Decoding Ahnentafels Using Binary Numbers

In the last post, about reading ahnentafels, I showed how to determine relationships by repeatedly dividing by two. Since 2 is the basis of the binary numbering system, we can use binary numbers to simplify the relationship calculation. It offers more flexibility than just repeated dividing.

Here is the same partial ahnentafel that was used in the previous post.

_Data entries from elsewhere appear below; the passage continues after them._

From an optimization exercise on the open Yosys and OpenROAD flow, aimed at a short achievable clock period and few clock cycles; shortcuts taken in it are not production practice.
Only simulation tests tie the RTL to the original design; equivalence was not proved.
No activity file was given, so power comes from the tool's default toggle rates.

==> exp/yarrow <==
## mips_core
module mips_core #(
	parameter int imem_words = 32,
	parameter int dmem_words = 32
) (
	input  logic                            clk,
	input  logic                            rst,
	input  logic                            run,
	input  logic                            prog_we,
	input  logic [$clog2(imem_words)-1:0]   prog_addr,
	input  core_pkg::word_t                 prog_data,
	output logic                            commit,
	output core_pkg::word_t                 commit_pc,
	output logic                            commit_we,
	output logic [core_pkg::reg_addr_w-1:0] commit_reg,
	output core_pkg::word_t                 commit_data,
	output logic                            commit_mem_we,
	output core_pkg::word_t                 commit_mem_addr,
	output logic                            halted
);
	typedef struct packed {
		logic [4:0]  rs;
		logic [4:0]  rt;
		logic [4:0]  dest;
		logic        we;        
		logic [15:0] imm;
		logic        c_add;     
		logic        c_and;
		logic        c_or;
		logic        c_slt;
		logic        c_lw;
		logic        c_sw;
		logic        c_beq;
		logic        c_halt;
		logic        use_imm;
		logic        binv;      
		logic        ptaken;    
		logic [5:0]  pnext;     
		logic [5:0]  alt;       
	} pword_t;
	logic        pq_we;
	logic [4:0]  pq_addr;
	logic [31:0] pq_data;
	always_ff @(posedge clk)
	begin
		pq_we   <= prog_we;
		pq_addr <= prog_addr;
		pq_data <= prog_data;
	end
	pword_t pd;
	always_comb
	begin
		logic [5:0]  op;
		logic [5:0]  fn;
		logic        rtype;
		logic        writes;
		logic [5:0]  tgt6;
		logic [5:0]  seq6;
		logic [6:0]  u;
		logic        t_in;
		op = pq_data[31:26];
		fn = pq_data[5:0];
		rtype = (op == isa_pkg::op_rtype);
		pd = '0;
		pd.rs  = pq_data[25:21];
		pd.rt  = pq_data[20:16];
		pd.imm = pq_data[15:0];
		pd.dest = rtype ? pq_data[15:11] : pq_data[20:16];
		pd.c_add = (rtype && (fn == isa_pkg::fn_addu || fn == isa_pkg::fn_subu)) ||
			op == isa_pkg::op_addiu;
		pd.c_and = rtype && fn == isa_pkg::fn_and;
		pd.c_or  = rtype && fn == isa_pkg::fn_or;
		pd.c_slt = rtype && fn == isa_pkg::fn_slt;
		pd.c_lw  = op == isa_pkg::op_lw;
		pd.c_sw  = op == isa_pkg::op_sw;
		pd.c_beq = op == isa_pkg::op_beq;
  ...
Settings: LEC_CHECK=0, CAP_MARGIN=20, CORE_MARGIN=2, CORE_UTILIZATION=40, PLACE_DENSITY=0.5, SETUP_SLACK_MARGIN=5, SLEW_MARGIN=20, TNS_END_PERCENT=20; clock period 8.0 ns.
standard.sh (not shown) runs the stock make flow with config.mk's settings and CLKGATE_MAP_FILE= SYNTH_SCRIPT=/design/flow/synth_recipe.tcl, a recipe that flattens the netlist after the stock synthesis.
==> flow/flow/run.sh <==
#!/bin/bash
# The standard layout (the standard.sh: its synthesis, floorplan, placement,
# clock tree, routing and finish), with two changes to how repair works:
#  - the port buffers are sky130_fd_sc_hd__buf_4 instead of the delay buffer
#    buffer_ports picks on its own (every port still gets its buffer);
#  - repair may resize a cell to any cell of the same function, not only to
#    one of the same footprint.
set -euo pipefail
bash standard.sh \
	"BUFFER_PORTS_ARGS=-buffer_cell sky130_fd_sc_hd__buf_4" \
	MATCH_CELL_FOOTPRINT=0 \
	finish > standard.log 2>&1
==> exp/fjord (differences from exp/yarrow) <==
--- a/flow/design.v
+++ b/flow/design.v
@@ -155,13 +155,14 @@
 	logic ex_go;       
 	logic ex_live;     
 	logic mispredict;
 	logic mp_q;        
 	logic [5:0] alt_q;
 	logic halt_now;
-	logic w0_prev;     
+	logic       pq2_we;    
+	logic [4:0] pq2_addr;
 	logic [5:0] p0next;
 	pword_t ir;
 	logic [4:0] ir_pc;
 	logic       ir_oob;
 	logic [31:1] ir_rs_oh;   
 	logic [31:1] ir_rt_oh;
@@ -189,13 +190,14 @@
 	logic        ex_ptaken;
 	logic [5:0]  ex_alt;
 	logic        ex_zero;   
 	logic [31:0] ex_doh;    
 	logic [31:0] ex_dsh;    
 	assign fresh   = !(pq_we && (pq_addr == 5'd0 || pq_addr == ir_pc ||
-		pq_addr == ir.pnext[4:0] || pq_addr == ir.alt[4:0] || pq_addr == ex_alt[4:0])) && !w0_prev;
+		pq_addr == ir.pnext[4:0] || pq_addr == ir.alt[4:0] || pq_addr == ex_alt[4:0])) &&
+		!(pq2_we && (pq2_addr == 5'd0 || pq2_addr == ir_pc));
 	assign start   = !started && run && fresh;
 	assign sel_run = started || start;
 	assign ex_go   = ex_valid || start;
 	assign ex_live = ex_valid || !started;
 	pword_t w0;
 	pword_t rd_a;
@@ -209,14 +211,12 @@
 	begin
 		w0 = imem[0];
 		if (pq_we && pq_addr == 5'd0)
 			w0 = pd;
 		rd_a = imem[ir.pnext[4:0]];
 		rd_i = imem[p0next[4:0]];
-		if (pq_we && pq_addr == p0next[4:0])
-			rd_i = pd;
 		rd_b = imem[alt_q[4:0]];
 		rd_c = imem[ir.alt[4:0]];
 		if (mp_q)
 		begin
 			f_word = rd_b;
 			f_pc   = alt_q[4:0];
@@ -315,13 +315,14 @@
 			ir_oob   <= f_oob;
 			ir_rs_oh <= f_rs_oh[31:1];
 			ir_rt_oh <= f_rt_oh[31:1];
 		end
 		p0next  <= w0.pnext;
 		alt_q   <= ex_alt;
-		w0_prev <= pq_we && pq_addr == 5'd0;
+		pq2_we   <= pq_we;
+		pq2_addr <= pq_addr;
 	end
 	always_ff @(posedge clk)
 	begin
 		if (rst)
 		begin
 			started  <= 1'b0;
==> summary of the runs <==
- Between exp/yarrow and exp/fjord, the lower sequential power is in exp/yarrow (gap about 6%, measured against exp/fjord).
- Against exp/yarrow, the combinational power of exp/fjord is higher by 5.0%.
- Of exp/fjord and exp/yarrow, exp/yarrow has the higher count of clock-buffer cells in the layout (gap 16).
- Against exp/yarrow, the non-clock buffer count of exp/fjord is higher by 44.
- Against exp/yarrow, the worst hold slack of exp/fjord is worse by 0.0030 ns.
Testbench counts of exp/yarrow, summed over its fixed seeds: cycles 3,430.
Testbench counts of exp/fjord, summed over its fixed seeds: cycles 3,430.

afterwards: timing with drivers on the ports:
How much do the figures lean on ideal ports? The routed layouts below were timed once more, with nothing changed but the port constraints. Step 1: set_driving_cell puts a clkbuf_16 on clk and a buf_2 on each other input, an assumption about the parent block. Step 2 also shifts input and output timing later by t, the mid clock arrival at the registers, as if the neighbouring blocks saw the same clock. a / b / c = ideal / step 1 / step 2; a / b = the first two.
run	t, ns	setup slack, ns	worst slew at a driven data input, ns
exp/yarrow	1.176	4.406 / 4.406 / 3.576	0.11
exp/fjord	1.188	4.359 / 4.359 / 3.826	0.10
After both steps every run listed still meets setup and hold. The setup slack of exp/yarrow, which loses most, moves by 0.000 ns with the drivers and by -0.830 ns with both steps.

1. Barack Hussein Obama, Jr. (1961)
2. Barack Obama (1936-1982)
3. Stanley Ann Dunham (1942-1995)
4. Onyango Obama (1895)
5. Akumu
6. Stanley Dunham (1918-1992)
7. Madelyn Lee Payne (1922)
8. Obama, of Kendu Bay, Kenya
9. Nyaoke
12. Ralph Waldo Emerson Dunham (1894-1970)
13. Ruth Lucille Armour (1900-1926)
14. Rolla Charles Payne (1892-1968)
15. Leona McCurry (1897-aft1930)
16. Obiyo
24. Jacob William Dunham (1863-1936)
25. Mary Ann Kearney (1869-1936)
26. Harry Ellington Armour (1874-aft1930)
27. Gabriella Clark (1877-aft1930)
28. Charles T. Payne (1861-aft1920)
29. Della Wolfley (1863-aft1900)
30. Thomas Creekmore McCurry (1850-1939)
31. Margaret Belle Wright (1869-1935)
32. Okoth
48. Jacob Mackey Dunham (1824-1907)
49. Louisa Eliza Stroup (1837-1901)
50. Falmouth Kearney (1830-1878)
51. Charlotte Holloway (1833-1877)
52. George W. Armour (1849-aft1890)
53. Nancy Ann Childress (1848-1924)
54. Christopher Columbus Clark (1846-1937)
55. Susan C. Overall (1849-bef1920)
56. Benjamin F. Payne (1838-1878)
57. Eliza C. Black (1837-1921)
58. Robert Wolfley (1834-1895)
59. Rachel Abbott (1835-aft1900)61. Elizabeth Creekmore (1827-1918))
62. Joseph Samuel Wright (1819-1894)
63. Frances A. Allred (1834-aft1880)
64. Obongo
96. Jacob Dunham (1795-1865)
97. Catherine Goodnight (1794-aft1870)
98. John Stroup (c1814-1851)
99. Eliza Jane Clemmons (c1816-1882)
100. Joseph Kearney (c1794-1881)
101. Phoebe Donovan
102. Josiah Holloway (1804-1887)
103. Martha Mallow (1810-1888)
104. William Armour (c1812-aft1880)
105. Sarah Poland (1824-aft1880)
106. John Milton Childress (1816-1866)
107. Nancy Conyers (1823-1860)
108. Thomas Clark (1812-1892)
109. Elizabeth Davis (1822-1900)
110. George Washington Overall (1820-1871)
111. Louisiana Duvall (1826-1855)
112. Francis Thomas Payne (1794-1867)
113. Harriet Bowles (1806-1857)

Here is how to use binary numbers to calculate the same relationship between Barack Obama and Thomas Clark that I used to illustrate the divide my 2 method.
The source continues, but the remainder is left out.